-
Notifications
You must be signed in to change notification settings - Fork 79
Description
I am currently using your DDPG implementation for real life training of an inverted pendulum system. Although you currently have save checkpoints for the 4 networks, I notice that they are not enough to resume training. After some research, I believe that there is a need to save the 4 networks, their optimizers, as well as the replay buffer, into a file on the computer.
So that the next time we resume training, we will be able to load all of them and continue the training.

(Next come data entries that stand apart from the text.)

Context: an optimization exercise on an open-source flow, tuned for small area and a short achievable clock period. The choices shown serve that exercise and are no tape-out recipe.
Only the layout flow was run in this run; the RTL was not checked for function there.
Power and IR drop assume default switching activity.

[design/flow/standard.sh]
#!/bin/bash
# synth_recipe.tcl (not shown) runs the flow's synth.tcl, then flattens the netlist and writes it again
# the make line also repeats each setting of config.mk as NAME=value (left out here)
make -C /OpenROAD-flow-scripts/flow DESIGN_CONFIG=/design/flow/config.mk WORK_HOME=/design/flow/orfs CLKGATE_MAP_FILE= SYNTH_SCRIPT=/design/flow/synth_recipe.tcl "${@:-finish}"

Based on my current situation, I have did 1000 episodes of training and saved/loaded the checkpoints of the 4 networks. But when I resumed training (by loading the checkpoint), the network retains the performance, but it seems that it is trying to retrain by re-experimenting all the errors that it has previously (much earlier) experimented.

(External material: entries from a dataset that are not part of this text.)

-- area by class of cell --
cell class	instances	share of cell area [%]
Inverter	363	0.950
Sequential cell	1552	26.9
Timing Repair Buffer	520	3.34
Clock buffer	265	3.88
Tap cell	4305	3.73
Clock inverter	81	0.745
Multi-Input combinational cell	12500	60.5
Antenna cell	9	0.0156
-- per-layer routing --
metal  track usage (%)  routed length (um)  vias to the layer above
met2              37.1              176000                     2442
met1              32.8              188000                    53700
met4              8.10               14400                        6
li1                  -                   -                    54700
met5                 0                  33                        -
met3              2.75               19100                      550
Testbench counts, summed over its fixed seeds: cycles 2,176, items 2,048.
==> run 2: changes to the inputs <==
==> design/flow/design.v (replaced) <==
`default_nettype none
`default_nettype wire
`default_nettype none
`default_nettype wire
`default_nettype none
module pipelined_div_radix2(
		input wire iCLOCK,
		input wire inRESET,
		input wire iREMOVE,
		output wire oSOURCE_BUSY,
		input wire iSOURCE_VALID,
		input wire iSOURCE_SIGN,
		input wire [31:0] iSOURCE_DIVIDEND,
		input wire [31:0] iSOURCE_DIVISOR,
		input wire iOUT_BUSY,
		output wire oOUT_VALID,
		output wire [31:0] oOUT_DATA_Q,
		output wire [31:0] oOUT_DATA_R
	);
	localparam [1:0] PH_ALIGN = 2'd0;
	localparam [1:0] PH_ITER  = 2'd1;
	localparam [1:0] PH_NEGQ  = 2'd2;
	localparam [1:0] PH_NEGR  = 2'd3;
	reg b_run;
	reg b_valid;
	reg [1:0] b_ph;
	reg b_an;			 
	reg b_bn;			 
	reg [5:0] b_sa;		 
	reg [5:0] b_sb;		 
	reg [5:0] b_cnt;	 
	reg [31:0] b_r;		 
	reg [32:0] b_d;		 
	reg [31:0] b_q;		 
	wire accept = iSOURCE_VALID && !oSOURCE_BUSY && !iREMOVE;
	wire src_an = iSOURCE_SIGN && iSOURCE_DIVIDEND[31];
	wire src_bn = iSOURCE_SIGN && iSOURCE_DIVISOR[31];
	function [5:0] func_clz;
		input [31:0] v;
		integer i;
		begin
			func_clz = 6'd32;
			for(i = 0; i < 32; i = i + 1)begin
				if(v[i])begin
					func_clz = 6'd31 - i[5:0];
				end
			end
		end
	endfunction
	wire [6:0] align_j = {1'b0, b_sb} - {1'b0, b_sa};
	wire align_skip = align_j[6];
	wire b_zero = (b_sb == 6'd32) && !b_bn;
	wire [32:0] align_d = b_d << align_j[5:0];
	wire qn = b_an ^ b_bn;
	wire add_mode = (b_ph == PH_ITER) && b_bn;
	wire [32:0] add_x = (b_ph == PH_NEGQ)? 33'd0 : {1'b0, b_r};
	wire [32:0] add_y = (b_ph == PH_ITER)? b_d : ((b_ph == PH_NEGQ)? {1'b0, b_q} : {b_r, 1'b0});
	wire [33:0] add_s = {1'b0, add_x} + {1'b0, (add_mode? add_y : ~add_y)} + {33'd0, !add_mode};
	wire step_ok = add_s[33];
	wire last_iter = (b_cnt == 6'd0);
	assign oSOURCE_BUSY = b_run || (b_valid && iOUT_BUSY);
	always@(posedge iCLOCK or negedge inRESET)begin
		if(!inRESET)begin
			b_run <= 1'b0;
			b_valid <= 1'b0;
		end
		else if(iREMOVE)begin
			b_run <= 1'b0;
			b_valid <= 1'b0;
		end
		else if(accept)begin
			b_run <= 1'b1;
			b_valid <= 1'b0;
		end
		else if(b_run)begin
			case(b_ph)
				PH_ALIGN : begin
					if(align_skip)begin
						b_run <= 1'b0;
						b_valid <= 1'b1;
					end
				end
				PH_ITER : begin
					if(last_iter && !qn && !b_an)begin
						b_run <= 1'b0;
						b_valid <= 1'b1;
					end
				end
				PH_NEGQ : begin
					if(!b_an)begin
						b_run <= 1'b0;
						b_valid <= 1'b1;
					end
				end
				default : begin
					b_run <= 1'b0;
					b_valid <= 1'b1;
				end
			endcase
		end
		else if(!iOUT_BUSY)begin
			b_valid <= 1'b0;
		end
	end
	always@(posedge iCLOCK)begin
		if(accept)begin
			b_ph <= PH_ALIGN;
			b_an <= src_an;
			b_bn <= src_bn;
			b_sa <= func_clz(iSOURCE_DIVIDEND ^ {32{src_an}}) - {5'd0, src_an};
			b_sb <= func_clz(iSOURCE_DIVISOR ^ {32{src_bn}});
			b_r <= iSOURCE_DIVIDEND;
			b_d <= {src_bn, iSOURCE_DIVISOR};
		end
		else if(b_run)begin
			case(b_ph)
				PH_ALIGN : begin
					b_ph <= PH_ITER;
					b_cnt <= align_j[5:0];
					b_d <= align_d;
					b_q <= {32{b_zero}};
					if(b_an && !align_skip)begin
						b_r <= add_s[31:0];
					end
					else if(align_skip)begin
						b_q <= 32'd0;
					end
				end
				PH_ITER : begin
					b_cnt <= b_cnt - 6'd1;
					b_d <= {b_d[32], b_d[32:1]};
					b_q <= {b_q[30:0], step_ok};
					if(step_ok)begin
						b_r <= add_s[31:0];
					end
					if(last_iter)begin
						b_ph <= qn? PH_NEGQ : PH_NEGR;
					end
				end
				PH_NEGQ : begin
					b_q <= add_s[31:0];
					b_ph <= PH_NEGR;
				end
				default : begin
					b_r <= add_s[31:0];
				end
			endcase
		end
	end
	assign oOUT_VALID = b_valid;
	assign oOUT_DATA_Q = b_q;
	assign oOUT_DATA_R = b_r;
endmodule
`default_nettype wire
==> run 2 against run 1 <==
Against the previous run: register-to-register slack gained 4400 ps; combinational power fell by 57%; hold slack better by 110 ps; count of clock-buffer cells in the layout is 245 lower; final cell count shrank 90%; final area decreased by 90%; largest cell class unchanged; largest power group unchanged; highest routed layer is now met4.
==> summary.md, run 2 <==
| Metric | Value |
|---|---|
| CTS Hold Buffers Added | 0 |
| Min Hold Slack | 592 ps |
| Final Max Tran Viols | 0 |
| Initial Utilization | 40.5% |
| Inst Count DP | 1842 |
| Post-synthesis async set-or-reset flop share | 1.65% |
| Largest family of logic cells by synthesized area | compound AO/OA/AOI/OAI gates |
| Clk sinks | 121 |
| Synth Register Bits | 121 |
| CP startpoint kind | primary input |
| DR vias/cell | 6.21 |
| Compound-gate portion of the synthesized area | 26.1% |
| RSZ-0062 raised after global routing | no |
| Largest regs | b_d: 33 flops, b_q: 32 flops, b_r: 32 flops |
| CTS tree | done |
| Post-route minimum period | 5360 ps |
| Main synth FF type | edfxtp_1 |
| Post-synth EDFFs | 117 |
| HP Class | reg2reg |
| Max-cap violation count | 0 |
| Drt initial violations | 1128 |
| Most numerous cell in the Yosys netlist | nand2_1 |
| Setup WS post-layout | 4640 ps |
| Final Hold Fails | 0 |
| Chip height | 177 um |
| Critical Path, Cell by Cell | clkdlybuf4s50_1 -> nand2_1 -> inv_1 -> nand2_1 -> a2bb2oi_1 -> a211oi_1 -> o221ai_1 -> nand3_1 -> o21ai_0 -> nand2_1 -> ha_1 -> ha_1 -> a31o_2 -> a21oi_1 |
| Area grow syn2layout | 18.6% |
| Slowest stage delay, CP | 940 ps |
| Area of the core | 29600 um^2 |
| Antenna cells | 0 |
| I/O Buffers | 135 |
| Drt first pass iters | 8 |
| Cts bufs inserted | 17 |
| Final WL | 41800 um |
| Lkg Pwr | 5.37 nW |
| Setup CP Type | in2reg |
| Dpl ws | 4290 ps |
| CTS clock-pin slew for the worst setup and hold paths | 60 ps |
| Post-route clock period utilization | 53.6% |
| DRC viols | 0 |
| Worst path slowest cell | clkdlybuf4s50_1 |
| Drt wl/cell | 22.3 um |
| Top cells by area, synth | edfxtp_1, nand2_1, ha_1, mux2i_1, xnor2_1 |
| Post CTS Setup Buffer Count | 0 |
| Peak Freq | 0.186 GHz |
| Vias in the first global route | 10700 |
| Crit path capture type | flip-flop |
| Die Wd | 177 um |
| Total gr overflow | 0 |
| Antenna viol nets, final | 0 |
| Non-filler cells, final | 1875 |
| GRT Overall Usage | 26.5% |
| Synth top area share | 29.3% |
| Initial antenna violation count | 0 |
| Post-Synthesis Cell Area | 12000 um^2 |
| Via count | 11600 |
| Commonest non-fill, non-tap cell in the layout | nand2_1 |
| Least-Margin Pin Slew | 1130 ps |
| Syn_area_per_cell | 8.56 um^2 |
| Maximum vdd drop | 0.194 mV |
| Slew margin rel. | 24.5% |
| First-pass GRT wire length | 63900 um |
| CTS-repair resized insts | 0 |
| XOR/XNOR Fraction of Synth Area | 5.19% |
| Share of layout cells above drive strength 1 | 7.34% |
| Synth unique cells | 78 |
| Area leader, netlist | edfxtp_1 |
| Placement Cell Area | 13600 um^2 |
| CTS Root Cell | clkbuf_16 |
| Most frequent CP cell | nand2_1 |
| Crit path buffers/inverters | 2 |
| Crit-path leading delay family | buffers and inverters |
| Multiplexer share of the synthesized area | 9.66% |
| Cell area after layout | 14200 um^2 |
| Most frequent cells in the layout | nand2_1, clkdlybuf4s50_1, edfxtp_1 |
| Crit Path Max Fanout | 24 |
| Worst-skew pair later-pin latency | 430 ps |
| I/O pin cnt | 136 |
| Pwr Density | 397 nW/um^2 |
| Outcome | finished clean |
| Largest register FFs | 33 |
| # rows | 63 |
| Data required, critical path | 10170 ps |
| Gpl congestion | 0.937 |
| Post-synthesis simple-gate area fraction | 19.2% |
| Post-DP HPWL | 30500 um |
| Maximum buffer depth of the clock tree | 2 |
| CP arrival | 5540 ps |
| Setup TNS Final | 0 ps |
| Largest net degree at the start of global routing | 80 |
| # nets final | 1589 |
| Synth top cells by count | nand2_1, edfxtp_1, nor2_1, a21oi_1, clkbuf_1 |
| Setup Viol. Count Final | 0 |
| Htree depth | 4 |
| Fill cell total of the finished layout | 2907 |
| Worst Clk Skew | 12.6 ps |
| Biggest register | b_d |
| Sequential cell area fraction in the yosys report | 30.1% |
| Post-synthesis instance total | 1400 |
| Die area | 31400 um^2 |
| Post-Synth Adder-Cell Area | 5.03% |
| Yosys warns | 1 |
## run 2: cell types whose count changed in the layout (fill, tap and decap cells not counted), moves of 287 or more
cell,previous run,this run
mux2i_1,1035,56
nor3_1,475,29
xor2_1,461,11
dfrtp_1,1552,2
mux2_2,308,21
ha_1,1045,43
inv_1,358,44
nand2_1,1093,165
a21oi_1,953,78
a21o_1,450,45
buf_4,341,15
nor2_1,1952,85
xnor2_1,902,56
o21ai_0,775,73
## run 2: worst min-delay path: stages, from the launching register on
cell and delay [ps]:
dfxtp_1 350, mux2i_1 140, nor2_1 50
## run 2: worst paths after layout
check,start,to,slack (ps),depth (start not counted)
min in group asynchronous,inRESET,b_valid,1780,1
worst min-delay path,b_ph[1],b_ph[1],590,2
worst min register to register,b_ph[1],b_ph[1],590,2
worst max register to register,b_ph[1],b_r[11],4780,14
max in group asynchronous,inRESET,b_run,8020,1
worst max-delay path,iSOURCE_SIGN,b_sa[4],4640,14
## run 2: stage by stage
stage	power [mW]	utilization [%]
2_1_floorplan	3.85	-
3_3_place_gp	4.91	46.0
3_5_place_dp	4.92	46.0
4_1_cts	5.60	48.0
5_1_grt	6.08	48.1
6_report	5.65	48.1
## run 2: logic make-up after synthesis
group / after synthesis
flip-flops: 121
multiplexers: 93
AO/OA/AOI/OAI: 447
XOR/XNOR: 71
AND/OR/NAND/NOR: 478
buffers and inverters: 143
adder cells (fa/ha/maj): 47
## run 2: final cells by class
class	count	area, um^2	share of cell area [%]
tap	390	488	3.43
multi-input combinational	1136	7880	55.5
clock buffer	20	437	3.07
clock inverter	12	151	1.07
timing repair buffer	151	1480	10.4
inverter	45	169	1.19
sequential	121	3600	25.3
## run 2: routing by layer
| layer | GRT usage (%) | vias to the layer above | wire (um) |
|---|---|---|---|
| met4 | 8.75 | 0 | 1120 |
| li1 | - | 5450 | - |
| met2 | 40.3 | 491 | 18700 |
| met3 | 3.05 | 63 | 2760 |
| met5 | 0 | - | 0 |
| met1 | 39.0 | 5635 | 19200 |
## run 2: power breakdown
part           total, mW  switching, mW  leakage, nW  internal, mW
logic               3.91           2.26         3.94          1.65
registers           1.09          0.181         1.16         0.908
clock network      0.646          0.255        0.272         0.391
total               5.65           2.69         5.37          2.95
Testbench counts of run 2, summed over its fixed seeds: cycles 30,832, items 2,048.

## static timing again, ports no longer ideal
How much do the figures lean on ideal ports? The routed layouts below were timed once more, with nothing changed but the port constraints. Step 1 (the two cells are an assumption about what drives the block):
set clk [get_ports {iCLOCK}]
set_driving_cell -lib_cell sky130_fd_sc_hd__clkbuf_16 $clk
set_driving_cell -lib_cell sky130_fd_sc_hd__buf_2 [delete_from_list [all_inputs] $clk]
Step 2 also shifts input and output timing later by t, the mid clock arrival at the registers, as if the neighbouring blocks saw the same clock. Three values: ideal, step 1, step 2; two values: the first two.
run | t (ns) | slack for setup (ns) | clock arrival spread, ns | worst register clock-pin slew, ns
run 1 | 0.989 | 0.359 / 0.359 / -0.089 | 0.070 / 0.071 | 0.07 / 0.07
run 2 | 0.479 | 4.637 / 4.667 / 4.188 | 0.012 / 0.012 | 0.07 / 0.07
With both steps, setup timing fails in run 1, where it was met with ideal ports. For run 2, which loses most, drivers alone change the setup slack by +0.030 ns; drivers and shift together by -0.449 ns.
From an optimization exercise on the open Yosys and OpenROAD flow, aimed at small area; shortcuts taken in it are not production practice. The RTL was checked by simulation tests, not by an equivalence proof against the original design. Power is estimated from default activity; no workload was simulated.

$ cat run.sh
#!/bin/bash
# synth_recipe.tcl (not shown) runs the flow's synth.tcl, then flattens the netlist and writes it again
# the make line also repeats each setting of config.mk as NAME=value (left out here)
make -C /OpenROAD-flow-scripts/flow DESIGN_CONFIG=/design/flow/config.mk WORK_HOME=/design/flow/orfs CLKGATE_MAP_FILE= SYNTH_SCRIPT=/design/flow/synth_recipe.tcl finish
$ cat config.mk
export PLATFORM = sky130hd
export DESIGN_NAME = VGA
export DESIGN_NICKNAME = VGA
export VERILOG_FILES = /design/flow/design.v
export SDC_FILE = /design/flow/constraint.sdc
export NUM_CORES = 4
export LEC_CHECK = 0
export CAP_MARGIN = 20
export CORE_MARGIN = 2
export CORE_UTILIZATION = 40
export SLEW_MARGIN = 20
$ cat constraint.sdc
create_clock -name core_clock -period 10.0 [get_ports {clk}]
set_input_delay 2.0000 -clock core_clock [delete_from_list [all_inputs] [get_ports {clk}]]
set_output_delay 2.0000 -clock core_clock [all_outputs]
set_load 0.01 [all_outputs]
$ cat design.v
module clk_divider
#(
	parameter DIVISOR = 2  
)
(
	input clk,  
	input rst_n,  
	output en  
);
reg [15:0] cnt;  
always @ (posedge clk, negedge rst_n) begin
	if (!rst_n) begin
		cnt <= 16'b0;
	end
	else begin
		cnt <= cnt + 16'b1;
		if (cnt >= (DIVISOR - 1)) begin
			cnt <= 16'b0;
		end
	end
end
assign en = (cnt == 16'b0);
endmodule
module synch
#(
	parameter HS_Tpw = 10'd95,
	parameter HS_Ts = 10'd799,
	parameter VS_Tpw = 10'd1,
	parameter VS_Ts = 10'd524,
	parameter HS_Tbp = 10'd48,
	parameter HS_Tfp = 10'd17,
	parameter VS_Tbp = 10'd33,
	parameter VS_Tfp = 10'd11
)
(
	input clk,  
	input en,  
	input rst_n,  
	output reg HS,  
	output reg VS,  
	output reg [15:0] cnt_x,  
	output reg [15:0] cnt_y  
);
reg [15:0] pixel_cnt;  
reg [15:0] line_cnt;  
always @ (posedge clk, negedge rst_n) begin
	if (!rst_n) begin
		pixel_cnt <= 16'd0;
		line_cnt <= 16'd0;
		HS <= 1'd0;
		VS <= 1'd0;
		cnt_x <= 0;
		cnt_y <= 0;
	end
	else if (en) begin
		pixel_cnt <= pixel_cnt + 16'd1;
		if (pixel_cnt == HS_Ts) begin
			pixel_cnt <= 16'd0;
			HS <= 1'd0;
			line_cnt <= line_cnt + 16'd1;
			if ((line_cnt >= (VS_Tpw + VS_Tbp)) && (line_cnt <= (VS_Ts - VS_Tfp))) begin
				cnt_y <= cnt_y + 1;
			end
			else begin 
				cnt_y <= 0;
			end
			if (line_cnt == VS_Ts) begin
				line_cnt <= 16'd0;
				VS <= 1'd0;
			end
			else if (line_cnt >= VS_Tpw)
				VS <= 1'd1;
		end
		else if (pixel_cnt >= HS_Tpw)
			HS <= 1'd1;
		if ((pixel_cnt >= (HS_Tpw + HS_Tbp)) && (pixel_cnt <= (HS_Ts - HS_Tfp))) begin
			cnt_x <= cnt_x + 1;
		end
		else
			cnt_x <= 0;
	end
end
endmodule
module controller
#(
	parameter VIDEO_W = 640,
	parameter VIDEO_H = 480,
	parameter HS_Tpw = 10'd95,
	parameter HS_Ts = 10'd799,
	parameter VS_Tpw = 10'd1,
	parameter VS_Ts = 10'd524,
	parameter HS_Tbp = 10'd48,
	parameter HS_Tfp = 10'd17,
	parameter VS_Tbp = 10'd33,
	parameter VS_Tfp = 10'd11
)
(
	input clk,  
	input en,  
	input rst_n,  
	output reg HS,  
	output reg VS,  
	output [5:0] VGA_B,  
	output [5:0] VGA_G,  
	output [5:0] VGA_R  
);
wire cHS, cVS;  
wire [15:0] pixel_cnt;  
wire [15:0] line_cnt;  
synch #( .HS_Tpw(HS_Tpw), 
			.HS_Ts(HS_Ts), 
			.VS_Tpw(VS_Tpw), 
			.VS_Ts(VS_Ts), 
			.HS_Tbp(HS_Tbp), 
			.HS_Tfp(HS_Tfp), 
			.VS_Tbp(VS_Tbp), 
			.VS_Tfp(VS_Tfp)) synchronyser
	(
		.clk(clk),
		.en(en),
		.rst_n(rst_n),
		.HS(cHS),
		.VS(cVS),
		.cnt_x(pixel_cnt),
		.cnt_y(line_cnt)
	);
integer j;
reg [3:0] squareX;  
reg [3:0] squareY;  
reg [5:0] blue;  
always @ (posedge clk, negedge rst_n) begin
	if (!rst_n) begin
		squareX <= 0;
		squareY <= 0;
		blue <= 0;
	end
	else if (en) begin
		for (j = 1; j < 17; j = j + 1) begin
			if (pixel_cnt == (VIDEO_W/16) * j) begin
				squareX <= squareX + 1;
			end
		end
		if (pixel_cnt > 0 && pixel_cnt <= VIDEO_W && line_cnt > 0 && line_cnt <= VIDEO_H/16)
			squareY <= 0;
		else if (pixel_cnt > 0 && pixel_cnt <= VIDEO_W && line_cnt > VIDEO_H/16 && line_cnt <= VIDEO_H*2/16)
			squareY <= 1;
		else if (pixel_cnt > 0 && pixel_cnt <= VIDEO_W && line_cnt > VIDEO_H*2/16 && line_cnt <= VIDEO_H*3/16)
			squareY <= 2;
		else if (pixel_cnt > 0 && pixel_cnt <= VIDEO_W && line_cnt > VIDEO_H*3/16 && line_cnt <= VIDEO_H*4/16)
			squareY <= 3;
		else if (pixel_cnt > 0 && pixel_cnt <= VIDEO_W && line_cnt > VIDEO_H*4/16 && line_cnt <= VIDEO_H*5/16)
			squareY <= 4;
		else if (pixel_cnt > 0 && pixel_cnt <= VIDEO_W && line_cnt > VIDEO_H*5/16 && line_cnt <= VIDEO_H*6/16)
			squareY <= 5;
		else if (pixel_cnt > 0 && pixel_cnt <= VIDEO_W && line_cnt > VIDEO_H*6/16 && line_cnt <= VIDEO_H*7/16)
			squareY <= 6;
		else if (pixel_cnt > 0 && pixel_cnt <= VIDEO_W && line_cnt > VIDEO_H*7/16 && line_cnt <= VIDEO_H*8/16)
			squareY <= 7;
		else if (pixel_cnt > 0 && pixel_cnt <= VIDEO_W && line_cnt > VIDEO_H*8/16 && line_cnt <= VIDEO_H*9/16)
			squareY <= 8;
		else if (pixel_cnt > 0 && pixel_cnt <= VIDEO_W && line_cnt > VIDEO_H*9/16 && line_cnt <= VIDEO_H*10/16)
			squareY <= 9;
		else if (pixel_cnt > 0 && pixel_cnt <= VIDEO_W && line_cnt > VIDEO_H*10/16 && line_cnt <= VIDEO_H*11/16)
			squareY <= 10;
		else if (pixel_cnt > 0 && pixel_cnt <= VIDEO_W && line_cnt > VIDEO_H*11/16 && line_cnt <= VIDEO_H*12/16)
			squareY <= 11;
		else if (pixel_cnt > 0 && pixel_cnt <= VIDEO_W && line_cnt > VIDEO_H*12/16 && line_cnt <= VIDEO_H*13/16)
			squareY <= 12;
		else if (pixel_cnt > 0 && pixel_cnt <= VIDEO_W && line_cnt > VIDEO_H*13/16 && line_cnt <= VIDEO_H*14/16)
			squareY <= 13;
		else if (pixel_cnt > 0 && pixel_cnt <= VIDEO_W && line_cnt > VIDEO_H*14/16 && line_cnt <= VIDEO_H*15/16)
			squareY <= 14;
		else if (pixel_cnt > 0 && pixel_cnt <= VIDEO_W && line_cnt > VIDEO_H*15/16 && line_cnt <= VIDEO_H)
			squareY <= 15;
		else 
			squareY <= 0;			
		if (pixel_cnt > 0 && pixel_cnt <= VIDEO_W && line_cnt > 0 && line_cnt <= VIDEO_H)
			blue <= 6'b000100;
		else
			blue <= 0;
	end
end
assign VGA_B = pixel_cnt <= VIDEO_W && line_cnt <= VIDEO_H ? blue : 0;
assign VGA_G = pixel_cnt <= VIDEO_W && line_cnt <= VIDEO_H ? {2'b00, squareY} : 0;
assign VGA_R = pixel_cnt <= VIDEO_W && line_cnt <= VIDEO_H ? {2'b00, squareX} : 0;
reg mHS, mVS;  
always @ (posedge clk, negedge rst_n) begin
	if (!rst_n) begin
		mHS <= 1'b0;
		mVS <= 1'b0;
		HS <= 1'b0;
		VS <= 1'b0;
	end
	else if (en) begin
		mHS <= cHS;
		mVS <= cVS;
		HS <= mHS;
		VS <= mVS;
	end
end
endmodule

E.g, I could see my pendulum really trying to swing up upon loading checkpoint, but yet after a few episodes of resuming training, it started banging against the extremities for many episodes (as if it has never learnt those lessons in the past).
For the optimizer, I can use the state_dict() to extract the parameters for saving, but it appears that it is not as straightforward for the replay buffer. May I know if you can implement that into your codes please?

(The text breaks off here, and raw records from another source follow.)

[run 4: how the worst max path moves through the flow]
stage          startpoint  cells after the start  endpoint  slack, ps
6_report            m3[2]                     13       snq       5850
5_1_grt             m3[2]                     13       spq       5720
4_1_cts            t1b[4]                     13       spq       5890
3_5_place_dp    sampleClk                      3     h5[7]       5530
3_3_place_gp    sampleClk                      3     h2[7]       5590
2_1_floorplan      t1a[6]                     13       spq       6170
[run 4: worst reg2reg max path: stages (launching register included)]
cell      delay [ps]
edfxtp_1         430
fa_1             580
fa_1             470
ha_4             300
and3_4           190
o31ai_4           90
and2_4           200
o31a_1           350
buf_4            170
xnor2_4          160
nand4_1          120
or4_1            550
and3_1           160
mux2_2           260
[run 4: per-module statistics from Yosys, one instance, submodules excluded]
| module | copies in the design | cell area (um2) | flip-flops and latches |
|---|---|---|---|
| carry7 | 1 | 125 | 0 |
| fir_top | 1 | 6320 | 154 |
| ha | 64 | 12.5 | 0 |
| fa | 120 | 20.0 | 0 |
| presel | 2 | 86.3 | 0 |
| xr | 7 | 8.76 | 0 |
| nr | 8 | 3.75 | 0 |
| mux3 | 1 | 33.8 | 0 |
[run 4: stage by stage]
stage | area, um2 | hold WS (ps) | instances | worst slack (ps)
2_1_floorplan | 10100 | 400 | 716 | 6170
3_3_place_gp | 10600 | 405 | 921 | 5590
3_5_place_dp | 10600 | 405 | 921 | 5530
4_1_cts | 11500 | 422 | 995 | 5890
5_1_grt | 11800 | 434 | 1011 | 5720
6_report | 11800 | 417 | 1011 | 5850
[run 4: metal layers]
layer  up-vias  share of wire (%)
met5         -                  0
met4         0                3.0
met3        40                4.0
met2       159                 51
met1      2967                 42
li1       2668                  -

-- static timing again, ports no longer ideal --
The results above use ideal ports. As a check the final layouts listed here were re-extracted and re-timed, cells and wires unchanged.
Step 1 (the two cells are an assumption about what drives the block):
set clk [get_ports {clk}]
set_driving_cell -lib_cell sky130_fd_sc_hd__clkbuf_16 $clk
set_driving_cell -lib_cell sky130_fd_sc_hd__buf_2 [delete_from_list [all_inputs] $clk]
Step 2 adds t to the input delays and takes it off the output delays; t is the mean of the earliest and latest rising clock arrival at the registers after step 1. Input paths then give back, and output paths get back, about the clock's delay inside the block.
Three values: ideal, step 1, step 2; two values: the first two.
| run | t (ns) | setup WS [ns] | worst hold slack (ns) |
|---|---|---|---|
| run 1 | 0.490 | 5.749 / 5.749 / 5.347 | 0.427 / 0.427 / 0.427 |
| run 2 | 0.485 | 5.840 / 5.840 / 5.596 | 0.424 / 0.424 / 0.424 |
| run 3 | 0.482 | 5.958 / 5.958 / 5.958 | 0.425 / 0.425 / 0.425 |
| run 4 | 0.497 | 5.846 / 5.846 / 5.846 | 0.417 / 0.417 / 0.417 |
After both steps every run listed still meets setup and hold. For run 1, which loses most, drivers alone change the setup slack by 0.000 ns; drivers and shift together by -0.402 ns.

Also, should we just save only the latest batch_sizes (i used a batch size of only 64) within the memory? Or should I save the entire 1E6 of the memory (for state, state_, action, reward, terminal)?
Do you know if there are other critical information that needs saving/loading in order to permit the resumption of training please?
This is my first time posting an "Issue" in Github, please pardon me if I am not posting in the usual way.
Thanks for your explanation on youtube and sharing your codes here!